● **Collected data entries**
## config.mk

```make
export PLATFORM = sky130hd
export DESIGN_NAME = wrr_arbiter
export DESIGN_NICKNAME = d
export VERILOG_FILES = /design/src/verilog/wrr_pkg.sv /design/src/verilog/credit_bank.sv /design/src/verilog/rr_arbiter.sv /design/src/verilog/weight_update_fsm.sv /design/src/verilog/wrr_arbiter.sv
export SDC_FILE = /design/constraint.sdc
export NUM_CORES = 1
export LEC_CHECK = 0
export ABC_CLOCK_PERIOD_IN_PS = 6300
export BUFFER_PORTS_ARGS = -buffer_cell sky130_fd_sc_hd__buf_2
export CAP_MARGIN = 20
export CORE_MARGIN = 3
export CORE_UTILIZATION = 35
export CTS_CLUSTER_DIAMETER = 100
export CTS_CLUSTER_SIZE = 8
export DETAILED_ROUTE_END_ITERATION = 8
export MAX_ROUTING_LAYER = met4
export PLACE_DENSITY = 0.55
export SLEW_MARGIN = 30
export SYNTH_ARGS = -nofsm -noshare
export SYNTH_HDL_FRONTEND = slang
export SYNTH_HIERARCHICAL = 1
export SYNTH_SLANG_ARGS = --single-unit
```

## constraint.sdc

```tcl
create_clock -name clk -period 6.3 [get_ports clk]
set_input_delay 0.315 -clock clk [delete_from_list [all_inputs] [get_ports clk]]
set_output_delay 0.315 -clock clk [all_outputs]
set_load 0.1 [all_outputs]
```

## src/verilog/wrr_pkg.sv

```systemverilog
// Shared constants and types for the weighted round-robin arbiter.
// Every RTL file imports this package inside its module body and uses
// scoped names in its port list.
// It holds the client count, weight width, sequencer timing and the
// grant struct that leaves the top level.

package wrr_pkg;

        // ----------------------------------------------------------
        // Sizes
        // ----------------------------------------------------------

        // Number of requesting clients, kept a power of two
        localparam int NUM_CLIENTS = 4;
        // Width of a client index
        localparam int CLIENT_ID_W = 2;
        // Width of one weight and one credit counter
        localparam int WEIGHT_W = 4;

        // ----------------------------------------------------------
        // Weight update sequencer timing
        // ----------------------------------------------------------

        // Drain lasts DRAIN_CYCLES+1 cycles
        localparam int DRAIN_CYCLES = 2;
        // Stabilize lasts STABILIZE_CYCLES+1 cycles
        localparam int STABILIZE_CYCLES = 3;
        // Down-counter wide enough for the larger of the two
        localparam int SEQ_TIMER_W = 2;

        // ----------------------------------------------------------
        // Types
        // ----------------------------------------------------------

        // One bit per client, used for requests, masks and grants
        typedef logic [NUM_CLIENTS-1:0] client_vec_t;

        // Single weight or credit value
        typedef logic [WEIGHT_W-1:0] weight_t;

        // All weights, client 0 in the low nibble
        typedef weight_t [NUM_CLIENTS-1:0] weight_vec_t;

        // Grant output, a one-cycle pulse
        typedef struct packed {
                logic                   valid;
                client_vec_t            onehot;
                logic [CLIENT_ID_W-1:0] id;
        } grant_t;

        // One-hot states of the weight update sequencer
        typedef enum logic [3:0] {
                W_IDLE      = 4'b0001,
                W_DRAIN     = 4'b0010,
                W_UPDATE    = 4'b0100,
                W_STABILIZE = 4'b1000
        } weight_state_t;

endpackage
```

## src/verilog/credit_bank.sv

```systemverilog
// Credit bank of the weighted round-robin arbiter.
// Keeps one credit counter per client, decides which requests are
// eligible and triggers a global replenish once every requesting client
// has run dry. Its output is the filtered request vector that feeds the
// base round-robin arbiter one register stage ahead of the grant.

`timescale 1ns/1ps

module credit_bank (
        input  logic                 clk,
        input  logic                 arst_n,
        input  wrr_pkg::weight_vec_t active_weights,
        input  logic                 arb_enable,
        input  logic                 reload,
        input  wrr_pkg::client_vec_t request,
        input  logic                 block_arb,
        input  wrr_pkg::grant_t      gnt,
        output wrr_pkg::client_vec_t arb_req
);

        import wrr_pkg::*;

        // One counter per client, client 0 in the low nibble
        weight_vec_t r_credit;

        client_vec_t w_req_post;
        client_vec_t w_valid_client;
        client_vec_t w_has_crd;
        client_vec_t w_eligible;
        client_vec_t w_more_than_one;
        logic        w_global_replenish;
        logic        w_multiple_eligible;

        // External block removes every request
        assign w_req_post = block_arb ? '0 : request;

        // ----------------------------------------------------------
        // Per-client credit status
        // ----------------------------------------------------------

        always_comb begin
                for (int i = 0; i < NUM_CLIENTS; i++) begin
                        // Weight zero disables the client for good
                        w_valid_client[i]  = (active_weights[i] != '0);
                        w_has_crd[i]       = (r_credit[i] != '0) && w_valid_client[i];
                        w_more_than_one[i] = (r_credit[i] > WEIGHT_W'(1));
                end
        end

        // Nobody requesting still holds credit, so refill everyone
        assign w_global_replenish = arb_enable && (|w_req_post) &&
                                    !(|(w_req_post & w_has_crd));

        // Requesting with credit, or any nonzero weight on a replenish
        assign w_eligible = w_req_post &
                            (w_has_crd | (w_global_replenish ? w_valid_client : '0));

        assign w_multiple_eligible = ($countones(w_eligible) > 1);

        // ----------------------------------------------------------
        // Request masking
        // ----------------------------------------------------------

        // Last winner steps aside when others are waiting.
        // A lone client with credit to spare keeps its request
        assign arb_req = (w_eligible & ~gnt.onehot) |
                         ({NUM_CLIENTS{!w_multiple_eligible}} & w_eligible & w_more_than_one);

        // ----------------------------------------------------------
        // Credit counters
        // ----------------------------------------------------------

        always_ff @(posedge clk or negedge arst_n) begin
                if (!arst_n) begin
                        // One credit each, matching the reset weights
                        r_credit <= {NUM_CLIENTS{WEIGHT_W'(1)}};
                end else begin
                        for (int i = 0; i < NUM_CLIENTS; i++) begin
                                if (reload || w_global_replenish) begin
                                        // Zero weight reloads to zero credit
                                        r_credit[i] <= active_weights[i];
                                end else if (gnt.valid && gnt.onehot[i] &&
                                             (r_credit[i] != '0)) begin
                                        // Grant completes in its own cycle
                                        r_credit[i] <= r_credit[i] - WEIGHT_W'(1);
                                end
                        end
                end
        end

endmodule

```

## src/verilog/rr_arbiter.sv

```systemverilog
// Base round-robin arbiter below the credit bank.
// Picks the first set request at or after a rotating pointer and
// registers the winner as a one-hot grant with its encoded id.
// The pointer moves just past each winner, and nothing is granted
// while arb_enable is low.

`timescale 1ns/1ps

module rr_arbiter (
        input  logic                 clk,
        input  logic                 arst_n,
        input  wrr_pkg::client_vec_t arb_req,
        input  logic                 arb_enable,
        output wrr_pkg::grant_t      gnt
);

        import wrr_pkg::*;

        // Highest priority client for the next pick
        logic [CLIENT_ID_W-1:0] r_ptr;
        grant_t                 r_gnt;

        logic                   w_found;
        logic [CLIENT_ID_W-1:0] w_pick_id;
        client_vec_t            w_pick_onehot;

        // ----------------------------------------------------------
        // Rotating priority search
        // ----------------------------------------------------------

        always_comb begin
                logic [CLIENT_ID_W-1:0] idx;

                w_found   = 1'b0;
                w_pick_id = '0;
                idx       = '0;
                for (int i = 0; i < NUM_CLIENTS; i++) begin
                        // Index wraps on its own since the count is a power of two
                        idx = r_ptr + CLIENT_ID_W'(i);
                        if (!w_found && arb_req[idx]) begin
                                w_found   = 1'b1;
                                w_pick_id = idx;
                        end
                end
        end

        // Decode the winner back to one-hot
        assign w_pick_onehot = w_found ? (client_vec_t'(1) << w_pick_id) : '0;

        // ----------------------------------------------------------
        // Grant register and pointer
        // ----------------------------------------------------------

        always_ff @(posedge clk or negedge arst_n) begin
                if (!arst_n) begin
                        r_ptr <= '0;
                        r_gnt <= '0;
                end else begin
                        if (arb_enable && w_found) begin
                                r_gnt.valid  <= 1'b1;
                                r_gnt.onehot <= w_pick_onehot;
                                r_gnt.id     <= w_pick_id;
                                // Winner drops to lowest priority
                                r_ptr        <= w_pick_id + CLIENT_ID_W'(1);
                        end else begin
                                // Grant is a single-cycle pulse
                                r_gnt <= '0;
                        end
                end
        end

        assign gnt = r_gnt;

endmodule

```

## src/verilog/weight_update_fsm.sv

```systemverilog
// Weight update sequencer for the weighted round-robin arbiter.
// Watches the incoming weights and, on any change, walks through
// drain, update and stabilize before letting arbitration resume.
// The active weights are held in a shadow register and swapped in a
// single cycle so the credit logic only ever sees a complete set.

`timescale 1ns/1ps

module weight_update_fsm (
        input  logic                clk,
        input  logic                arst_n,
        input  wrr_pkg::weight_vec_t weights,
        output wrr_pkg::weight_vec_t active_weights,
        output logic                arb_enable,
        output logic                reload
);

        import wrr_pkg::*;

        weight_state_t          r_state;
        logic [SEQ_TIMER_W-1:0] r_timer;
        // Shadow copy of the weights in use
        weight_vec_t            r_active;
        logic                   w_change;

        // Any difference in any client starts a new sequence
        assign w_change = (weights != r_active);

        // ----------------------------------------------------------
        // Sequencer
        // ----------------------------------------------------------

        always_ff @(posedge clk or negedge arst_n) begin
                if (!arst_n) begin
                        r_state  <= W_IDLE;
                        r_timer  <= '0;
                        // Weight 1 per client out of reset
                        r_active <= {NUM_CLIENTS{WEIGHT_W'(1)}};
                end else begin
                        case (r_state)
                                W_IDLE: begin
                                        if (w_change) begin
                                                r_state <= W_DRAIN;
                                                r_timer <= SEQ_TIMER_W'(DRAIN_CYCLES);
                                        end
                                end
                                W_DRAIN: begin
                                        // Let the grant in flight settle
                                        if (r_timer == '0) begin
                                                r_state <= W_UPDATE;
                                        end else begin
                                                r_timer <= r_timer - 1'b1;
                                        end
                                end
                                W_UPDATE: begin
                                        // Atomic swap of the whole weight set
                                        r_active <= weights;
                                        r_state  <= W_STABILIZE;
                                        r_timer  <= SEQ_TIMER_W'(STABILIZE_CYCLES);
                                end
                                W_STABILIZE: begin
                                        // Credits reload from the new set here
                                        if (r_timer == '0) begin
                                                r_state <= W_IDLE;
                                        end else begin
                                                r_timer <= r_timer - 1'b1;
                                        end
                                end
                                default: begin
                                        // Illegal encoding, go back to idle
                                        r_state <= W_IDLE;
                                        r_timer <= '0;
                                end
                        endcase
                end
        end

        // ----------------------------------------------------------
        // Outputs
        // ----------------------------------------------------------

        assign active_weights = r_active;
        // Grants only in idle
        assign arb_enable     = (r_state == W_IDLE);
        // Credit reload while stabilizing
        assign reload         = (r_state == W_STABILIZE);

endmodule

```

## src/verilog/wrr_arbiter.sv

```systemverilog
// Top level of the four-client weighted round-robin arbiter.
// The weight sequencer feeds active weights to the credit bank, which
// filters the requests for the base round-robin arbiter. The registered
// grant goes out on gnt and loops back to the credit bank.

`timescale 1ns/1ps

module wrr_arbiter (
        input  logic                 clk,
        input  logic                 arst_n,
        input  logic                 block_arb,
        input  wrr_pkg::weight_vec_t weights,
        input  wrr_pkg::client_vec_t request,
        output wrr_pkg::grant_t      gnt
);

        import wrr_pkg::*;

        // ----------------------------------------------------------
        // Internal connections
        // ----------------------------------------------------------

        weight_vec_t w_active_weights;
        logic        w_arb_enable;
        logic        w_reload;
        // Credit filtered requests into the base arbiter
        client_vec_t w_arb_req;

        // Weight change sequencing and shadow weights
        weight_update_fsm u_weight_fsm (
                .clk            (clk),
                .arst_n         (arst_n),
                .weights        (weights),
                .active_weights (w_active_weights),
                .arb_enable     (w_arb_enable),
                .reload         (w_reload)
        );

        // Credits, eligibility and fairness masking
        credit_bank u_credit_bank (
                .clk            (clk),
                .arst_n         (arst_n),
                .active_weights (w_active_weights),
                .arb_enable     (w_arb_enable),
                .reload         (w_reload),
                .request        (request),
                .block_arb      (block_arb),
                .gnt            (gnt),
                .arb_req        (w_arb_req)
        );

        // Registered round-robin pick
        rr_arbiter u_rr_arbiter (
                .clk        (clk),
                .arst_n     (arst_n),
                .arb_req    (w_arb_req),
                .arb_enable (w_arb_enable),
                .gnt        (gnt)
        );

endmodule

```

==> impl_metrics.ini <==
[clock_tree]
cts.sink_count = 47
ctsResizeCount = 0
cts_tree = done
holdBufCountCts = 0
cts_buffers = 5
cts_setup_buffers = 0
clock_latency_ps = 310
cts.path.max_buffers = 2
cts_max_level = 2
clockRootBuffer = clkbuf_8
clk_pin_slew_ps = 100

[grt]
grt_pass1_vias = 2099
grt_pass1_wl_mm = 10.6
grtUsageTotal = 0.140
gr-total-overflow = 0
antenna_found_initial = 0
grt_max_degree = 48

[critical_path]
worstReg2RegEnd = u_rr_arbiter/r_ptr[1]
critPathLaunchType = register
worst_path_largest_cell_delay_ps = 650
crit_fanout = 6
critPathRequiredTime_ps = 6490
crit_type = reg -> reg
regToRegSetupSlack_ps = 1510
path_cells = inv_1, ha_1, or3b_2, nor4bb_1, nor4_4, o21ai_0, inv_1, fa_1, or4bb_1, o21ai_1, o21ai_0, o41ai_4, inv_2, and3_1, a211o_1
worstRegToRegCells = 15
reg2reg_from = u_credit_bank/r_credit[8]
endpoint_kind = register
crit_family = simple AND/OR/NAND/NOR gates
worst-path-buf-inv = 3
slowest_stage = nor4bb_1
worstPathArrival_ps = 4980

[sta]
drv_slew = 0
postLayoutSetupSlackWorst_ps = 1510
skew_ps = 18.3
fin_crit_ps = 4790
totalNegativeSetupSlack_ps = 0
grt_setup_unrepaired = no
worst_pin_slew_ps = 798
timing.fmax_mhz = 209
final-setup-viol-count = 0
hold_viol = 0
slew_headroom = 0.460
fin_crit_sh = 0.761

[synth]
yosysUniqueCellTypes = 60
ys_seq_area_frac = 0.396
synth_fp_nets = 305
synth.most_common_cell = dfrtp_1
syn_area_sq_mm = 0.00300
yosys-top-cells-count = dfrtp_1, xnor2_1, mux2_2
synth_top_cell_by_area = dfrtp_1
synth.area.top_cells = dfrtp_1, mux2_2, dfstp_2
syn_area_per_cell_sq_um = 11.0
syn_inst = 272
ys_warn_count = 6
ys.flop_type = dfrtp_1
synth_top_area_share = 0.317
async_flop_share = 1.00
synth-edff-count = 0
synth-seq-cells = 47

[placement]
port_buffers = 29
place_hpwl_mm = 4.97
placed_cells = 399
dp_slack_ps = 1590
gp_congestion = 0.843

[layout]
fin_cells = 407
nets = 334
n_fill_cell = 838
final_core_util = 0.402
n_antenna_cell = 0
drive_gt1_frac = 0.318
regArea_sq_mm = 0.00119
multi_input_area_sq_mm = 0.00171
area_growth_pct = 10.9

[floorplan]
die_w_microns = 98.5
initial_utilization = 0.363
die_area_sq_mm = 0.00971
core_area_sq_mm = 0.00826
pin_count = 30
placementRows = 33
chipHeight_microns = 98.5

[power]
pwr-share-seq = 0.387
pwr-share-comb = 0.503
power_density_mw_per_mm2 = 504
swShare = 0.440
peakVddDrop_v = 0.000206
leakagePower_nw = 1.41
intPower_mw = 0.938
p_sw_mw = 0.737
p_clk_frac = 0.111

[drt]
drc = 0
drtAntennaViolNets = 0
first_pass_iters = 4
vias = 2128
vias_per_cell = 5.23
wl_per_cell_microns = 15.7
drt_iter0_markers = 59
totalWireLength_mm = 6.39

[run]
drv_cap = 0

[hold_path]
hold_class = in -> async

[outcome]
status = finished clean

● **WHAT THE TASK REQUIRES**
Among the lines of the data above, find those with the word "timing" and show them.

● **ANSWER SECTION**
// It holds the client count, weight width, sequencer timing and the
        // Weight update sequencer timing
timing.fmax_mhz = 209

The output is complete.